Was Sie Wissen sollten

Wie wird die Untersuchung durchgeführt?

Zunächst wird Ihnen ein mit Tc99m gekoppeltes Eiweiß venös verabreicht. Anschließend erfolgt direkt eine Aufzeichnungsserie der Blutversorgung, Ausscheidung und Funktion der Nieren, Harnleiter und Blase. Die Untersuchung dauert 30 Minuten und wird mittels einer modernen Doppelkopfgammakamera durchgeführt.

Bei möglichen Abflussstörungen der Niere wird nach 20 Minuten ein Diuretikum gegeben. Unter diesen Umständen verlängert sich die Untersuchungszeit um bis zu weiteren 30 Minuten.

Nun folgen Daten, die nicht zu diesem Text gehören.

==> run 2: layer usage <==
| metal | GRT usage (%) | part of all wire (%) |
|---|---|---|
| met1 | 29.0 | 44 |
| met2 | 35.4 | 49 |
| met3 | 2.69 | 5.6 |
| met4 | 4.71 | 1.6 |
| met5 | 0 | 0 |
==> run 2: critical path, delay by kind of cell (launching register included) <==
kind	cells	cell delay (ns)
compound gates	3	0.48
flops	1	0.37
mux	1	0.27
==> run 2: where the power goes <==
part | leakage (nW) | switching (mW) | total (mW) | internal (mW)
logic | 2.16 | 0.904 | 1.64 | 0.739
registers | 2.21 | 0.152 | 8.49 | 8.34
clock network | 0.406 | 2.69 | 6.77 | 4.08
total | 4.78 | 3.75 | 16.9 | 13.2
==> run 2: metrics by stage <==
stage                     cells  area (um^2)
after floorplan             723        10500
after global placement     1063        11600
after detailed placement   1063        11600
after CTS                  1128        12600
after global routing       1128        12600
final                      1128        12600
==> src/cache_core.sv <==
`timescale 1ns/1ps

module cache_core #(
    parameter int s_index = cache_pkg::s_index,
    parameter int s_way   = cache_pkg::s_way
) (
    input  logic                             clk,
    input  logic                             reset,
    input  logic                             stall,
    input  logic                             upstream_read,
    input  logic                             upstream_write,
    input  logic [cache_pkg::addr_width-1:0] upstream_address,
    input  logic [cache_pkg::s_line-1:0]     upstream_wdata,
    output logic                             upstream_resp,
    output logic [cache_pkg::s_line-1:0]     upstream_rdata,
    output logic                             downstream_read,
    output logic                             downstream_write,
    output logic [cache_pkg::addr_width-1:0] downstream_address,
    output logic [cache_pkg::s_line-1:0]     downstream_wdata,
    input  logic                             downstream_resp,
    input  logic [cache_pkg::s_line-1:0]     downstream_rdata,
    output logic [s_index-1:0]               read_index,
    output logic [s_index-1:0]               write_index,
    output logic                             pipe,
    output logic [2**s_way-1:0]              way_load,
    output cache_pkg::tag_entry_t            new_entry,
    output logic [cache_pkg::s_line-1:0]     new_line,
    output logic [cache_pkg::s_tag-1:0]      tag_act,
    output logic [2**s_way-1:0]              fw_way,
    output cache_pkg::tag_entry_t            fw_entry,
    output logic [cache_pkg::s_line-1:0]     fw_line,
    input  logic                             hit,
    input  logic [2**s_way-1:0]              way,
    input  logic [cache_pkg::s_line-1:0]     sel_line,
    input  logic [cache_pkg::s_tag-1:0]      sel_tag,
    input  logic                             sel_dirty,
    output logic                             lru_update,
    output logic [2**s_way-1:0]              lru_used
);

    import cache_pkg::*;

    localparam int n_ways = 2**s_way;

    // Phases of the request held in the action stage
    typedef enum logic [1:0] {
        ph_look,
        ph_wb,
        ph_fill,
        ph_done
    } phase_t;

    // High while a request occupies the action stage
    logic                  cache_started;
    logic                  write_act;
    logic [addr_width-1:0] addr_act;
    logic [s_line-1:0]     wdata_act;
    logic [s_index-1:0]    index_act;
    phase_t                phase;
    phase_t                phase_next;
    logic                  fill_now;
    logic                  complete;
    logic                  load_cache;
    logic [n_ways-1:0]     fw_next;
    logic [s_tag-1:0]      wb_tag;
    logic [s_index-1:0]    wb_index;
    logic [s_line-1:0]     wb_line;
    logic [s_line-1:0]     held_line;

    assign tag_act     = addr_act[addr_width-1 -: s_tag];
    assign index_act   = addr_act[s_offset +: s_index];
    assign read_index  = upstream_address[s_offset +: s_index];
    assign write_index = index_act;

    // Clean miss goes straight to the fill read
    assign fill_now = (phase == ph_look && !hit && !sel_dirty) || phase == ph_fill;

    // ph_done keeps a finished access alive under stall
    assign complete = cache_started && ((phase == ph_look && hit) ||
                                        (fill_now && downstream_resp) ||
                                        phase == ph_done);

    assign pipe       = (complete && !stall) || !cache_started;
    assign lru_update = complete && !stall;
    assign lru_used   = way;
    assign load_cache = lru_update && (write_act || !hit);
    assign way_load   = {n_ways{load_cache}} & way;

    // Only the first completion cycle is reported upstream
    assign upstream_resp  = complete && phase != ph_done;
    assign upstream_rdata = hit ? sel_line : downstream_rdata;

    // Writes go in dirty, read fills go in clean
    assign new_entry.valid = 1'b1;
    assign new_entry.dirty = write_act;
    assign new_entry.tag   = tag_act;
    assign new_line = write_act ? wdata_act : (phase == ph_done ? held_line : downstream_rdata);

    assign downstream_write   = cache_started && phase == ph_wb;
    assign downstream_read    = cache_started && fill_now;
    assign downstream_wdata   = wb_line;
    assign downstream_address = (phase == ph_wb) ? {wb_tag, wb_index, {s_offset{1'b0}}}
                                                 : {addr_act[addr_width-1:s_offset],
                                                    {s_offset{1'b0}}};

    // The set being read now is the one written now
    assign fw_next = (read_index == index_act && load_cache) ? way : '0;

    always_comb begin
        phase_next = phase;
        if (pipe) begin
            phase_next = ph_look;
        end else if (complete) begin
            phase_next = ph_done;
        end else if (phase == ph_look) begin
            phase_next = sel_dirty ? ph_wb : ph_fill;
        end else if (phase == ph_wb && downstream_resp) begin
            phase_next = ph_fill;
        end
    end

    always_ff @(posedge clk) begin
        if (reset) begin
            cache_started <= 1'b0;
            write_act     <= 1'b0;
            addr_act      <= '0;
            fw_way        <= '0;
            phase         <= ph_look;
        end else begin
            if (pipe) begin
                // While resp is high the requester still shows the old access
                cache_started <= (upstream_read || upstream_write) && !upstream_resp;
                write_act     <= upstream_write;
                addr_act      <= upstream_address;
                fw_way        <= fw_next;
            end
            phase <= phase_next;
        end
    end

    always_ff @(posedge clk) begin
        if (pipe) begin
            wdata_act <= upstream_wdata;
            fw_entry  <= new_entry;
            fw_line   <= new_line;
        end
        // Victim snapshot taken during lookup
        if (phase == ph_look) begin
            wb_tag   <= sel_tag;
            wb_index <= index_act;
            wb_line  <= sel_line;
        end
        if (fill_now && downstream_resp) begin
            held_line <= downstream_rdata;
        end
    end

endmodule

==> config.mk <==
export PLATFORM = sky130hd
export DESIGN_NAME = cache_core
export DESIGN_NICKNAME = d
export VERILOG_FILES = /design/src/cache_pkg.sv /design/src/cache_core.sv
export SDC_FILE = /design/constraint.sdc
export NUM_CORES = 1
export LEC_CHECK = 0
export ABC_AREA = 1
export BUFFER_PORTS_ARGS = -buffer_cell sky130_fd_sc_hd__buf_2
export CORE_AREA = 5 5 771 773
export CTS_CLUSTER_SIZE = 8
export DETAILED_ROUTE_END_ITERATION = 6
export DIE_AREA = 0 0 776 778
export GPL_TIMING_DRIVEN = 0
export PLACE_DENSITY_LB_ADDON = 0.08
export SLEW_MARGIN = 10
export SYNTH_ARGS = -nofsm -noshare
export SYNTH_HDL_FRONTEND = slang
export SYNTH_SLANG_ARGS = --single-unit
==> constraint.sdc <==
create_clock -name clk -period 36.2 [get_ports clk]
set_input_delay 9.05 -clock clk [delete_from_list [all_inputs] [get_ports clk]]
set_output_delay 9.05 -clock clk [all_outputs]
set_load 0.02 [all_outputs]
`src/rtl/rename_pkg.sv`:
```
package rename_pkg;

  localparam int NUM_ARCH = 32;  // fixed by the ISA
  localparam int PR_W     = 6;
  localparam int ROB_W    = 4;
  localparam int PR_SLOTS = 1 << PR_W;  // largest physical file a tag can name

  typedef logic [4:0]       arch_reg_t;
  typedef logic [PR_W-1:0]  pr_t;
  typedef logic [ROB_W-1:0] rob_idx_t;

  // whole map, arch reg r in slice r
  typedef pr_t [NUM_ARCH-1:0] map_t;

  typedef enum logic [1:0] {
    ROB_EMPTY,
    ROB_PARTIAL,
    ROB_FULL
  } rob_state_t;

  // reset map: arch reg r lives in phys reg r
  function automatic map_t identity_map();
    map_t m;
    for (int r = 0; r < NUM_ARCH; r++) begin
      m[r] = pr_t'(r);
    end
    return m;
  endfunction

endpackage

```
`src/rtl/arch_map.sv`:
```
`timescale 1ns/1ps

module arch_map import rename_pkg::*; (
  input  logic      clock,
  input  logic      reset,
  input  logic      retire_valid,
  input  arch_reg_t retire_arch,
  input  pr_t       retire_pr,
  output map_t      arch_table
);

  map_t arch_q;  // committed map

  // includes the retirement at this edge, so a flush
  // alongside a retirement restores the up to date map
  always_comb begin
    arch_table = arch_q;
    if (retire_valid) begin
      arch_table[retire_arch] = retire_pr;
    end
  end

  always_ff @(posedge clock) begin
    if (reset) begin
      arch_q <= identity_map();
    end else if (retire_valid) begin
      arch_q[retire_arch] <= retire_pr;
    end
  end

endmodule

```
`src/rtl/free_list.sv`:
```
`timescale 1ns/1ps

module free_list import rename_pkg::*; #(
  parameter int NUM_PR = 64
) (
  input  logic clock,
  input  logic reset,
  input  logic alloc,
  input  logic free_valid,
  input  pr_t  free_pr,
  input  logic flush,
  output pr_t  fl_pr,
  output logic fl_empty
);

  localparam int FL_DEPTH = NUM_PR - NUM_ARCH;
  localparam int PTR_W    = (FL_DEPTH > 1) ? $clog2(FL_DEPTH) : 1;
  localparam int CNT_W    = $clog2(FL_DEPTH + 1);

  typedef logic [PTR_W-1:0] ptr_t;

  pr_t              fl_mem [FL_DEPTH];
  ptr_t             head;
  ptr_t             tail;
  ptr_t             retire_head;  // head as of the last retirement
  logic [CNT_W-1:0] free_count;

  function automatic ptr_t wrap_inc(input ptr_t p);
    return (p == ptr_t'(FL_DEPTH - 1)) ? '0 : p + ptr_t'(1);
  endfunction

  assign fl_pr    = fl_mem[head];
  assign fl_empty = (free_count == '0);

  ////////////////////////////////////////
  // pointers and occupancy
  ////////////////////////////////////////
  always_ff @(posedge clock) begin
    if (reset) begin
      head        <= '0;
      tail        <= '0;
      retire_head <= '0;
      free_count  <= CNT_W'(FL_DEPTH);  // starts full
    end else begin
      if (free_valid) begin
        tail        <= wrap_inc(tail);
        retire_head <= wrap_inc(retire_head);  // same order as alloc
      end
      if (flush) begin
        // every in-flight PR comes back
        head       <= free_valid ? wrap_inc(retire_head) : retire_head;
        free_count <= CNT_W'(FL_DEPTH);
      end else begin
        if (alloc) begin
          head <= wrap_inc(head);
        end
        free_count <= free_count + CNT_W'(free_valid) - CNT_W'(alloc);
      end
    end
  end

  // storage, filled with NUM_ARCH.. at reset
  always_ff @(posedge clock) begin
    if (reset) begin
      for (int i = 0; i < FL_DEPTH; i++) begin
        fl_mem[i] <= pr_t'(NUM_ARCH + i);
      end
    end else if (free_valid) begin
      fl_mem[tail] <= free_pr;
    end
  end

endmodule

```
`src/rtl/map_table.sv`:
```
`timescale 1ns/1ps

module map_table import rename_pkg::*; (
  input  logic      clock,
  input  logic      reset,
  input  logic      rename_en,
  input  arch_reg_t dest,
  input  pr_t       new_pr,
  input  arch_reg_t src1,
  input  arch_reg_t src2,
  input  logic      complete_valid,
  input  pr_t       complete_pr,
  input  logic      flush,
  input  map_t      arch_table,
  output pr_t       src1_pr,
  output pr_t       src2_pr,
  output pr_t       old_pr,
  output logic      src1_ready,
  output logic      src2_ready
);

  map_t                spec_map;
  logic [PR_SLOTS-1:0] pr_ready;

  // ready bit with same-cycle completion bypass
  function automatic logic ready_of(
    input pr_t                 pr,
    input logic [PR_SLOTS-1:0] ready_bits,
    input logic                cmp_valid,
    input pr_t                 cmp_pr
  );
    return ready_bits[pr] || (cmp_valid && (cmp_pr == pr));
  endfunction

  ////////////////////////////////////////
  // lookups
  ////////////////////////////////////////
  // reads see the map before this cycle's rename
  always_comb begin
    src1_pr    = spec_map[src1];
    src2_pr    = spec_map[src2];
    old_pr     = spec_map[dest];  // superseded mapping, goes to the ROB
    src1_ready = ready_of(spec_map[src1], pr_ready, complete_valid, complete_pr);
    src2_ready = ready_of(spec_map[src2], pr_ready, complete_valid, complete_pr);
  end

  ////////////////////////////////////////
  // updates
  ////////////////////////////////////////
  always_ff @(posedge clock) begin
    if (reset) begin
      spec_map <= identity_map();
      pr_ready <= '1;
    end else if (flush) begin
      // committed state only, so everything is ready
      spec_map <= arch_table;
      pr_ready <= '1;
    end else begin
      if (complete_valid) begin
        pr_ready[complete_pr] <= 1'b1;
      end
      // new_pr is free, never the one completing
      if (rename_en) begin
        spec_map[dest]   <= new_pr;
        pr_ready[new_pr] <= 1'b0;
      end
    end
  end

endmodule

```
`src/rtl/rename_core.sv`:
```
`timescale 1ns/1ps

module rename_core import rename_pkg::*; #(
  parameter int NUM_PR  = 64,
  parameter int NUM_ROB = 16
) (
  input  logic      clock,
  input  logic      reset,
  // dispatch
  input  logic      dispatch_valid,
  input  arch_reg_t dispatch_dest,
  input  arch_reg_t dispatch_src1,
  input  arch_reg_t dispatch_src2,
  output logic      dispatch_ready,
  output rob_idx_t  dispatch_rob_idx,
  output pr_t       dispatch_pr,
  output pr_t       dispatch_old_pr,
  output pr_t       src1_pr,
  output logic      src1_ready,
  output pr_t       src2_pr,
  output logic      src2_ready,
  // completion
  input  logic      complete_valid,
  input  rob_idx_t  complete_rob_idx,
  // retirement
  output logic      retire_valid,
  output arch_reg_t retire_arch,
  output pr_t       retire_pr,
  output pr_t       retire_old_pr,
  input  logic      flush
);

  logic accept;
  logic rob_full;
  logic fl_empty;
  pr_t  fl_pr;
  pr_t  old_pr;
  pr_t  complete_pr;
  map_t arch_table;

  assign dispatch_ready  = !rob_full && !fl_empty;
  assign accept          = dispatch_valid && dispatch_ready && !flush;  // flush wins
  assign dispatch_pr     = fl_pr;
  assign dispatch_old_pr = old_pr;

  ////////////////////////////////////////
  // blocks
  ////////////////////////////////////////
  free_list #(.NUM_PR(NUM_PR)) free_list0 (
    .clock      (clock),
    .reset      (reset),
    .alloc      (accept),
    .free_valid (retire_valid),
    .free_pr    (retire_old_pr),  // superseded PR goes back
    .flush      (flush),
    .fl_pr      (fl_pr),
    .fl_empty   (fl_empty)
  );

  map_table map_table0 (
    .clock          (clock),
    .reset          (reset),
    .rename_en      (accept),
    .dest           (dispatch_dest),
    .new_pr         (fl_pr),
    .src1           (dispatch_src1),
    .src2           (dispatch_src2),
    .complete_valid (complete_valid),
    .complete_pr    (complete_pr),
    .flush          (flush),
    .arch_table     (arch_table),
    .src1_pr        (src1_pr),
    .src2_pr        (src2_pr),
    .old_pr         (old_pr),
    .src1_ready     (src1_ready),
    .src2_ready     (src2_ready)
  );

  arch_map arch_map0 (
    .clock        (clock),
    .reset        (reset),
    .retire_valid (retire_valid),
    .retire_arch  (retire_arch),
    .retire_pr    (retire_pr),
    .arch_table   (arch_table)
  );

  rob #(.NUM_ROB(NUM_ROB)) rob0 (
    .clock            (clock),
    .reset            (reset),
    .alloc            (accept),
    .dest             (dispatch_dest),
    .new_pr           (fl_pr),
    .old_pr           (old_pr),
    .complete_valid   (complete_valid),
    .complete_rob_idx (complete_rob_idx),
    .flush            (flush),
    .alloc_idx        (dispatch_rob_idx),
    .rob_full         (rob_full),
    .complete_pr      (complete_pr),
    .retire_valid     (retire_valid),
    .retire_arch      (retire_arch),
    .retire_pr        (retire_pr),
    .retire_old_pr    (retire_old_pr)
  );

endmodule

```
`src/rtl/rob.sv`:
```
`timescale 1ns/1ps

module rob import rename_pkg::*; #(
  parameter int NUM_ROB = 16
) (
  input  logic      clock,
  input  logic      reset,
  input  logic      alloc,
  input  arch_reg_t dest,
  input  pr_t       new_pr,
  input  pr_t       old_pr,
  input  logic      complete_valid,
  input  rob_idx_t  complete_rob_idx,
  input  logic      flush,
  output rob_idx_t  alloc_idx,
  output logic      rob_full,
  output pr_t       complete_pr,
  output logic      retire_valid,
  output arch_reg_t retire_arch,
  output pr_t       retire_pr,
  output pr_t       retire_old_pr
);

  localparam int IDX_W = (NUM_ROB > 1) ? $clog2(NUM_ROB) : 1;

  typedef logic [IDX_W-1:0] ptr_t;

  // entry payload
  arch_reg_t dest_q   [NUM_ROB];
  pr_t       new_pr_q [NUM_ROB];
  pr_t       old_pr_q [NUM_ROB];

  logic [NUM_ROB-1:0] done_q;
  ptr_t               head;
  ptr_t               tail;
  ptr_t               head_n;
  ptr_t               tail_n;
  ptr_t               cmp_idx;
  rob_state_t         state;
  rob_state_t         state_n;

  function automatic ptr_t wrap_inc(input ptr_t p);
    return (p == ptr_t'(NUM_ROB - 1)) ? '0 : p + ptr_t'(1);
  endfunction

  assign cmp_idx     = ptr_t'(complete_rob_idx);
  assign alloc_idx   = rob_idx_t'(tail);
  assign rob_full    = (state == ROB_FULL);
  assign complete_pr = new_pr_q[cmp_idx];

  ////////////////////////////////////////
  // retirement, one per cycle from the head
  ////////////////////////////////////////
  assign retire_valid  = (state != ROB_EMPTY) && done_q[head];
  assign retire_arch   = dest_q[head];
  assign retire_pr     = new_pr_q[head];
  assign retire_old_pr = old_pr_q[head];

  ////////////////////////////////////////
  // occupancy FSM
  ////////////////////////////////////////
  always_comb begin
    head_n = retire_valid ? wrap_inc(head) : head;
    tail_n = alloc ? wrap_inc(tail) : tail;
    if (flush) begin
      tail_n  = head_n;  // squash all, head retirement still counts
      state_n = ROB_EMPTY;
    end else if (head_n != tail_n) begin
      state_n = ROB_PARTIAL;
    end else if (alloc && !retire_valid) begin
      state_n = ROB_FULL;
    end else if (retire_valid && !alloc) begin
      state_n = ROB_EMPTY;
    end else begin
      state_n = state;  // alloc and retire together
    end
  end

  always_ff @(posedge clock) begin
    if (reset) begin
      head   <= '0;
      tail   <= '0;
      state  <= ROB_EMPTY;
      done_q <= '0;
    end else begin
      head  <= head_n;
      tail  <= tail_n;
      state <= state_n;
      if (complete_valid && !flush) begin
        done_q[cmp_idx] <= 1'b1;
      end
      if (alloc) begin
        done_q[tail] <= 1'b0;  // fresh entry
      end
    end
  end

  always_ff @(posedge clock) begin
    if (alloc) begin
      dest_q[tail]   <= dest;
      new_pr_q[tail] <= new_pr;
      old_pr_q[tail] <= old_pr;
    end
  end

endmodule

```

Vorbereitung auf die Untersuchung

Am Untersuchungstag dürfen keine blutdrucksenkende Medikamente eingenommen werden. Die Untersuchung wird vormittags durchgeführt. Es sollte nicht allzu viel gefrühstückt werden! Wünschenswert ist eine Flüssigkeitsaufnahme von ca. einem 0,75 Liter etwa 45min vor der Untersuchung.

Vor der Untersuchung sollte die Blase entleert werden.

Bei einer Schwangerschaft kann diese Untersuchung nicht durchgeführt werden. Stillende Frauen müssen nach der Untersuchung eine eintägige Stillpause einlegen.